Schlafstörungen: Eine kleine Geschichte des Schlafes

Ja, wir leiden im Heute verstärkt unter Schlafstörungen und können nicht mehr einschlafen. Weil uns unser Kopf nicht mehr lässt. Sobald unser Körper zur Ruhe kommen will, beginnt unser Kopf imaginäre Purzelbäume zu schlagen und weist uns darauf hin, dass wir noch über das eine oder andere Problemchen nachdenken sollten. Das Schöne daran: In der Nacht, wenn man nicht schlafen kann, werden auch kleine Probleme plötzlich ganz groß. Eines ist evident: Die Nacht und der Schlaf sind zwei hochkomplexe, hochinteressante Felder, die in unserer Zeit trotz der Omnipräsenz des Begriffs Schlafstörungen zu wenig Beachtung finden.

Wissenschaft, Literatur und Kultur sind voll von Nacht, Schlaf und Schlafstörungen. Dazu ist es zum Beispiel erhellend, wenn wir uns den Begriff des „Schattens“ beim Psychoanalytiker C.G. Jung ansehen. Der Schatten beschreibt dabei die unterdrückten Züge der Persönlichkeit. Diese Züge und diese Eigenschaften werden unterdrückt, weil sie gesellschaftlich nicht tragfähig und akzeptabel wären.

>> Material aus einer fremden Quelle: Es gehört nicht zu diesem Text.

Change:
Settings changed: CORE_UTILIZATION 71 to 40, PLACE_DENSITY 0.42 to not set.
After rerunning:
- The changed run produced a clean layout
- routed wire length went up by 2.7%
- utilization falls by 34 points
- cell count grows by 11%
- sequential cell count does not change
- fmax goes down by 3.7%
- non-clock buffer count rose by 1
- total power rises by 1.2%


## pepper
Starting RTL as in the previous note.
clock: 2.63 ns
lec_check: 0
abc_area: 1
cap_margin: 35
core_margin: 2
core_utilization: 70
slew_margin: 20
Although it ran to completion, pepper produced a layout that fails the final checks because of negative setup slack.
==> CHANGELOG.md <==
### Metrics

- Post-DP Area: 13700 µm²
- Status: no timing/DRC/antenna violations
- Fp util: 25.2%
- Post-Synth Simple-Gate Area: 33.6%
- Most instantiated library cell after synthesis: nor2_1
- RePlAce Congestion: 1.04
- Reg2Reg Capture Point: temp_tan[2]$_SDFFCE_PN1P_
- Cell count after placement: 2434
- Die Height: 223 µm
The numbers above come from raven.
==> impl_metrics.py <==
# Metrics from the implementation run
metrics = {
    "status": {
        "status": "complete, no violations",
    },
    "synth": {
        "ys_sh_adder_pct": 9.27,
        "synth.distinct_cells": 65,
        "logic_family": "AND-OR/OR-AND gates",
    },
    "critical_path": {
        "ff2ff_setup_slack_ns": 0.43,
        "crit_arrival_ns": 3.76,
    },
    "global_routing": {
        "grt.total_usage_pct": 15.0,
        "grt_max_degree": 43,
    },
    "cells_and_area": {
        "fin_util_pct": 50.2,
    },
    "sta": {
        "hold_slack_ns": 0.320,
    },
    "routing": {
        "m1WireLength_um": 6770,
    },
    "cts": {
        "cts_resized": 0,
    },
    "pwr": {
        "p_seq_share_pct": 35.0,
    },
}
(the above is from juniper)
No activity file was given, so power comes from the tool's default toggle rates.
== v6 ==
==> flow/design.v (excerpt) <==
module fir_7_7(
    input clk,
    input rst,
    input [7:0] weight_data,
    input [2:0] weight_idx,
    input weight_valid,
    output weight_ready,
    input [7:0] input_data,
    input input_valid,
    output input_ready,
    output [15:0] output_data,
    input output_ready,
    output output_valid 
    );
For scale: roughly 2600 cells after synthesis, about 130 flip-flops, ~43 I/O pins, ~0.021 mm^2 of cells after synthesis.
clock: 5.78 ns
lec_check: 0
abc_area: 1
cap_margin: 15
core_margin: 2
core_utilization: 72
cts_cluster_size: 75
hold_slack_margin: 0.3
place_density_lb_addon: 0.01
setup_slack_margin: 1.6
slew_margin: 20
run.sh (not shown) runs the stock make flow with config.mk's settings and CLKGATE_MAP_FILE=.
Ran to the end and failed final checks on negative setup slack: v6.
The inputs of v7 differ from those of v6 as listed below.
Settings: swapping 15 for 20 in CAP_MARGIN; clearing CTS_CLUSTER_SIZE, which used to be 75; clearing HOLD_SLACK_MARGIN, which used to be 0.3; clearing ABC_AREA, which used to be 1; putting CTS_CLUSTER_DIAMETER at 59 where nothing was set; clearing PLACE_DENSITY_LB_ADDON, which used to be 0.01; clearing SETUP_SLACK_MARGIN, which used to be 1.6; swapping 5.78 for 5.05 in the clock period (ns, I/O delays scaled along).
==> results <==
Proportion of power drawn by the clock network ends up higher on v7.
Final checks on v7, whose flow otherwise completed, came back failing, citing negative setup slack.
Delta (v7 minus v6): total length of routed wires went down about 5%; maximum clock frequency fell about 2.2%; global placer's final weighted congestion shows an increase of 4.2%; first-iteration DRC count fell by 303.
Run comparison: v6 start point of the critical path weights[4][5]; v7 start point of the critical path weights[1][2]
Design ConvEngine, start of the top module:
module ConvEngine (
    input         clk,
    input         rst,
    input  [31:0] DMAport,        
    input         acc_enable,     
    input         acc_clear,      
    output [31:0] result          
);
Size: about 4,100 cells after synthesis, ~68 I/O pins, about 37,000 µm² of cells after synthesis.
Settings: LEC_CHECK=0, ABC_AREA=1, CAP_MARGIN=20, CORE_MARGIN=2, CORE_UTILIZATION=72, CTS_CLUSTER_DIAMETER=365, CTS_CLUSTER_SIZE=10, SLEW_MARGIN=20, TNS_END_PERCENT=10; clock period 5.51 ns.
run.sh (not shown) runs the stock make flow with config.mk's settings and CLKGATE_MAP_FILE=.
The starting point completed and failed the layout checks on setup timing.
Then changed:
- ABC_AREA: 1 -> default
- CORE_UTILIZATION: 72 -> 40
- CTS_CLUSTER_DIAMETER: 365 -> default
- CTS_CLUSTER_SIZE: 10 -> default
- TNS_END_PERCENT: 10 -> default
- clock period: 5.51 -> 16.0 ns (I/O delays scaled with it)
With this change the flow went through all stages and came out clean.
Area after synthesis came out lower by about 2.5%.
Die area is higher by about 70%.
Cell area drops by 9.5%.
Routed wire length fell by 18%.
Global-route usage fell by 22 points.
Then changed:
- clock period: 16.0 -> 9.49 ns (I/O delays scaled with it)
What happened: The changed run completed with no timing, DRC or antenna violations. Flip-flop count stays the same. Cell count goes up by 0.87%. Clock-buffer cell count climbs by 1. Cell area increases by 0.96%. Non-clock buffer count grows by 41. Maximum frequency goes up by 7.8%.
Then changed:
- ABC_AREA: default -> 1
- CORE_UTILIZATION: 40 -> 72
- CTS_CLUSTER_DIAMETER: default -> 233
- CTS_CLUSTER_SIZE: default -> 100
- clock period: 9.49 -> 10.9 ns (I/O delays scaled with it)
Outcome:
- The changed run went through all stages and came out clean
- sequential share of layout area climbs by 0.14 points
- via count climbs by 15%
- setup slack improved by 1.6 ns
- fmax climbs by 1.9%
- critical path depth climbs by 2
- synthesized cell count climbs by 23%
- global-route usage climbs by 16 points
- cell count climbs by 2.9%
- cell area drops by 1.3%
- non-clock buffer count drops by 40

## red
ConvEngine again, from the RTL that the note above started with.
clock: 4.71 ns
lec_check: 0
abc_area: 1
cap_margin: 20
core_margin: 2
core_utilization: 72
cts_cluster_diameter: 371
cts_cluster_size: 100
place_density: 0.38
setup_slack_margin: 1.39
slew_margin: 20
tns_end_percent: 10
Although it ran to completion, red produced a layout that fails the final checks because of negative setup slack.
Input-level comparison between blue and red:
- a deleted PLACE_DENSITY that had been 0.38
- a change of CORE_UTILIZATION from 72 to 62
- a deleted CTS_CLUSTER_DIAMETER that had been 371
- a deleted SETUP_SLACK_MARGIN that had been 1.39
- a deleted CTS_CLUSTER_SIZE that had been 100
- a deleted TNS_END_PERCENT that had been 10
- a change of the clock period (ns, I/O delays scaled along) from 4.71 to 10.9
### Flow results
The flow did not stop early for blue: all stages ran, and the layout cleared the timing, design-rule and antenna checks.
When the final numbers for red and blue were put side by side, the number of filler instances in the final layout turned out to be greater in blue.
Placed cell area came out lower on blue than on red.
For the synthesis-to-finish area growth, blue came in 12 points lower than red did.
Wire: blue routes less than red
From red to blue, number of logic gates did not move at all.
A highest metal layer with signal wires of met4 is what red shows, while met5 belongs to blue.
Post-route minimum period for blue is higher than for red.
Going from red to blue, the die height was found to have gone up by 7.6%.
The following lists how green was set up differently from blue:
- a change of CORE_UTILIZATION from 62 to 32
- a deleted ABC_AREA that had been 1
- a change of the clock period (ns, I/O delays scaled along) from 10.9 to 9.49
Comparing clock tree skew after final layout for blue and green, the smaller number came from blue.
Across both runs, setup slack was lower for green than for blue.
green has completed all stages; timing, DRC and antenna checks passed.
Run comparison: blue capturing element of the worst setup path accumulator[21]; green capturing element of the worst setup path accumulator[31]
Going from blue to green, final critical path time including I/O delays and setup went up, buffer count excluding the clock tree in the final layout went up, actual slew at the worst max-slew pin went up.
For orange, these inputs were changed with respect to green:
- CTS_CLUSTER_SIZE newly set to 96
- CORE_UTILIZATION changed from 32 to 72
- TNS_END_PERCENT newly set to 10
- the clock period (ns, I/O delays scaled along) changed from 9.49 to 6.68
Notes after the runs:
Status orange: flow complete, layout not clean - negative setup slack. orange: time the final worst path needs with I/O delays and setup 0.40 ns below green. Looking only at core utilization, and setting everything else aside, the lower value of orange and green goes to green. | cell count along the critical path | orange vs green | 2 higher |. Compared with green, post-detailed-routing wire length in orange increased by more than 10%. Compared with green, orange shows vertical die dimension lower by 33%. Die size for orange is lower than for green.

quartz:
The RTL this note starts from:
==> flow/design.v <==
module MUX(input [31:0] DMAport, output reg [24:0] out0, out1, out2, out3, out4, out5);
	always @ (*) begin
		out0 = 25'b0;
		out1 = 25'b0;
		out2 = 25'b0;
		out3 = 25'b0;
		out4 = 25'b0;
		out5 = 25'b0;
		case(DMAport[2:0])
			3'b000: out0 = DMAport[31:7];
			3'b001: out1 = DMAport[31:7];
			3'b010: out2 = DMAport[31:7];
			3'b011: out3 = DMAport[31:7];
			3'b100: out4 = DMAport[31:7];
			3'b101: out5 = DMAport[31:7];
			default:;
		endcase
	end
endmodule
module Register(input clk, input rst, input enable, input [23:0] datain, output reg [23:0] dataout);
	always @ (posedge clk or posedge rst) begin
		if (rst)
			dataout <= 24'b0;
		else if(enable)
			dataout <= datain;
	end
endmodule
module Wallace_BaughWooley (
    input  signed [7:0] a,
    input  signed [7:0] b,
    output signed [15:0] prod
);
    assign prod = a * b;
endmodule
module ConvEngine (
    input         clk,
    input         rst,
    input  [31:0] DMAport,        
    input         acc_enable,     
    input         acc_clear,      
    output [31:0] result          
);
    wire [24:0] mux_out0, mux_out1, mux_out2, mux_out3, mux_out4, mux_out5;
    MUX demux (
        .DMAport(DMAport),
        .out0(mux_out0),
        .out1(mux_out1),
        .out2(mux_out2),
        .out3(mux_out3),
        .out4(mux_out4),
        .out5(mux_out5)
    );
    wire [23:0] reg_data [5:0];
    Register reg0 (
        .clk(clk),
        .rst(rst),
        .enable(mux_out0[0]),
        .datain(mux_out0[24:1]),
        .dataout(reg_data[0])
    );
    Register reg1 (
        .clk(clk),
        .rst(rst),
        .enable(mux_out1[0]),
        .datain(mux_out1[24:1]),
        .dataout(reg_data[1])
    );
    Register reg2 (
        .clk(clk),
        .rst(rst),
        .enable(mux_out2[0]),
        .datain(mux_out2[24:1]),
        .dataout(reg_data[2])
    );
    Register reg3 (
        .clk(clk),
        .rst(rst),
        .enable(mux_out3[0]),
        .datain(mux_out3[24:1]),
        .dataout(reg_data[3])
    );
    Register reg4 (
        .clk(clk),
        .rst(rst),
        .enable(mux_out4[0]),
        .datain(mux_out4[24:1]),
        .dataout(reg_data[4])
    );
    Register reg5 (
        .clk(clk),
        .rst(rst),
        .enable(mux_out5[0]),
        .datain(mux_out5[24:1]),
        .dataout(reg_data[5])
    );
    wire signed [7:0] pixel [8:0];
    wire signed [7:0] kernel [8:0];
    assign pixel[0] = reg_data[0][23:16];
    assign pixel[1] = reg_data[0][15:8];
    assign pixel[2] = reg_data[0][7:0];
    assign pixel[3] = reg_data[1][23:16];
    assign pixel[4] = reg_data[1][15:8];
    assign pixel[5] = reg_data[1][7:0];
    assign pixel[6] = reg_data[2][23:16];
    assign pixel[7] = reg_data[2][15:8];
    assign pixel[8] = reg_data[2][7:0];
    assign kernel[0] = reg_data[3][23:16];
    assign kernel[1] = reg_data[3][15:8];
    assign kernel[2] = reg_data[3][7:0];
    assign kernel[3] = reg_data[4][23:16];
    assign kernel[4] = reg_data[4][15:8];
    assign kernel[5] = reg_data[4][7:0];
    assign kernel[6] = reg_data[5][23:16];
    assign kernel[7] = reg_data[5][15:8];
    assign kernel[8] = reg_data[5][7:0];
    wire signed [15:0] prod [8:0];
    Wallace_BaughWooley mult0 (.a(pixel[0]), .b(kernel[0]), .prod(prod[0]));
    Wallace_BaughWooley mult1 (.a(pixel[1]), .b(kernel[1]), .prod(prod[1]));
    Wallace_BaughWooley mult2 (.a(pixel[2]), .b(kernel[2]), .prod(prod[2]));
    Wallace_BaughWooley mult3 (.a(pixel[3]), .b(kernel[3]), .prod(prod[3]));
    Wallace_BaughWooley mult4 (.a(pixel[4]), .b(kernel[4]), .prod(prod[4]));
    Wallace_BaughWooley mult5 (.a(pixel[5]), .b(kernel[5]), .prod(prod[5]));
    Wallace_BaughWooley mult6 (.a(pixel[6]), .b(kernel[6]), .prod(prod[6]));
    Wallace_BaughWooley mult7 (.a(pixel[7]), .b(kernel[7]), .prod(prod[7]));
    Wallace_BaughWooley mult8 (.a(pixel[8]), .b(kernel[8]), .prod(prod[8]));
    wire signed [31:0] prod_ext [8:0];
    assign prod_ext[0] = {{16{prod[0][15]}}, prod[0]};
    assign prod_ext[1] = {{16{prod[1][15]}}, prod[1]};
    assign prod_ext[2] = {{16{prod[2][15]}}, prod[2]};
    assign prod_ext[3] = {{16{prod[3][15]}}, prod[3]};
    assign prod_ext[4] = {{16{prod[4][15]}}, prod[4]};
    assign prod_ext[5] = {{16{prod[5][15]}}, prod[5]};
    assign prod_ext[6] = {{16{prod[6][15]}}, prod[6]};
    assign prod_ext[7] = {{16{prod[7][15]}}, prod[7]};
    assign prod_ext[8] = {{16{prod[8][15]}}, prod[8]};
    wire signed [31:0] sum_products;
    assign sum_products = prod_ext[0] + prod_ext[1] + prod_ext[2] +
                          prod_ext[3] + prod_ext[4] + prod_ext[5] +
                          prod_ext[6] + prod_ext[7] + prod_ext[8];
    reg signed [31:0] accumulator;
    always @(posedge clk or posedge rst) begin
        if (rst) begin
            accumulator <= 32'b0;
        end else if (acc_clear) begin
            accumulator <= 32'b0;
        end else if (acc_enable) begin
            accumulator <= accumulator + sum_products;
        end
    end
    assign result = accumulator;
endmodule
clock: 8.98 ns
lec_check: 0
cap_margin: 0
core_aspect_ratio: 0.91
core_margin: 2
core_utilization: 72
cts_cluster_diameter: 131
cts_cluster_size: 76
place_density_lb_addon: 0.0
setup_slack_margin: 1.2
slew_margin: 20
diff inputs: quartz => raven
# quartz
export LEC_CHECK = 0
export CAP_MARGIN = 0
export CORE_ASPECT_RATIO = 0.91
export CORE_MARGIN = 2
export CORE_UTILIZATION = 72
export CTS_CLUSTER_DIAMETER = 131
export CTS_CLUSTER_SIZE = 76
export PLACE_DENSITY_LB_ADDON = 0.0
export SETUP_SLACK_MARGIN = 1.2
export SLEW_MARGIN = 20
create_clock -name core_clock -period 8.98 [get_ports {clk}]
# raven
export LEC_CHECK = 0
export CAP_MARGIN = 20
export CORE_MARGIN = 2
export CORE_UTILIZATION = 24
export SLEW_MARGIN = 20
create_clock -name core_clock -period 10.9 [get_ports {clk}]
- Against quartz, raven comes in 7.3% higher on wire length the detailed router placed on met1.
- Summary of raven over quartz: depth of the worst hold-timing path comparable; multi-input combinational area share now smaller.
- Going from quartz to raven, core outline area grew by more than 100%.
- raven against quartz: time the worst path needs with I/O delays and setup climbed 0.98 ns, required time of the worst setup path climbed 1.97 ns.
- On raven: routability congestion estimate is 5.2% lower than what quartz gave.
- Worst hold slack of raven is on par with quartz.
- raven gives less total area of sequential cells than quartz did.
#### Input delta (maple over raven)
# raven
export LEC_CHECK = 0
export CAP_MARGIN = 20
export CORE_MARGIN = 2
export CORE_UTILIZATION = 24
export SLEW_MARGIN = 20
create_clock -name core_clock -period 10.9 [get_ports {clk}]
# maple
export LEC_CHECK = 0
export CAP_MARGIN = 20
export CORE_MARGIN = 2
export CORE_UTILIZATION = 44
export SLEW_MARGIN = 20
create_clock -name core_clock -period 5.15 [get_ports {clk}]
==> comparison <==
[compare] base=raven new=maple: layout clock buffer count has increased, setup TNS decreased by 77.94 ns relative to the old numbers, worst setup slack shrank by 4.64 ns, die area has decreased. maple ran in full, but the layout does not pass; the checks complain about negative setup slack. maple has buffering stage count on the worst path with inverters included above what raven had.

Das ist durchaus mit dem Unbewusste bei Freud zu vergleichen. Das „Es“ ist es dann bei ihm, das für das Unkontrollierbare, Triebhafte und Wilde steht. Das Ich ist dabei eine Art von ausgeleichende Instanz, die sowohl das „Über-Ich“ als auch das „Es“ irgendwie bei Laune halten soll. Gar nicht so einfach.

Wir können uns auch hin die Welt der Literatur bewegen. In „Schlafes Bruder“ von Robert Schneider wird der Schlaf als der Bruder des Todes beschrieben. Kein Wunder: Immerhin verfallen wir im Schlaf mehrere Stunden in den Zustand einer Art von Bewusstlosigkeit, nehmen nicht mehr oder nur sehr eingeschränkt wahr, was um uns herum passiert. Der Protagonist in diesem Text beschließt aufgrund seiner unerfüllten Liebe so lange wach zu bleiben, bis er stirbt. Merke also: Schlafentzug tut auch nicht gut. Auf Dauer kann uns ein Schlafentzug erheblichen Schaden zufügen.

Schlafstörungen, oder: Wer viel schläft, der ist auch präsent

Auch in der Popkultur thematisierte die Band Faithless bei „Insomnia“ den beschriebenen Zustand der Schlafstörungen bzw. der Schlaflosigkeit. Wer nicht schläft, bei dem verschwimmen Wachzustand und Traum. Tag und Nacht. Alles wird zu einem diffusen Zwischenraum, in dem man zunehmend die Orientierung verliert. Ein Zustand der Indifferenz, bei dem unklar ist, ob man wacht oder träumt.

Kehrt man diese Logik um, so heißt das auch: In der Nacht finden wir Platz für Dinge, die am Tag keinen Platz finden. Die Nacht und der Tag sind „Übungsfelder“, Simulationen davon, was sich am Tag ereignet hat und was sich am nächsten Tag ereignen könnte. Wir „üben“ und schauen, wie wir auf Situationen reagieren. In der Nacht werden wir nicht nur körperlich, sondern auch geistig fit und rüsten uns für unser Leben demnächst im Wachzustand.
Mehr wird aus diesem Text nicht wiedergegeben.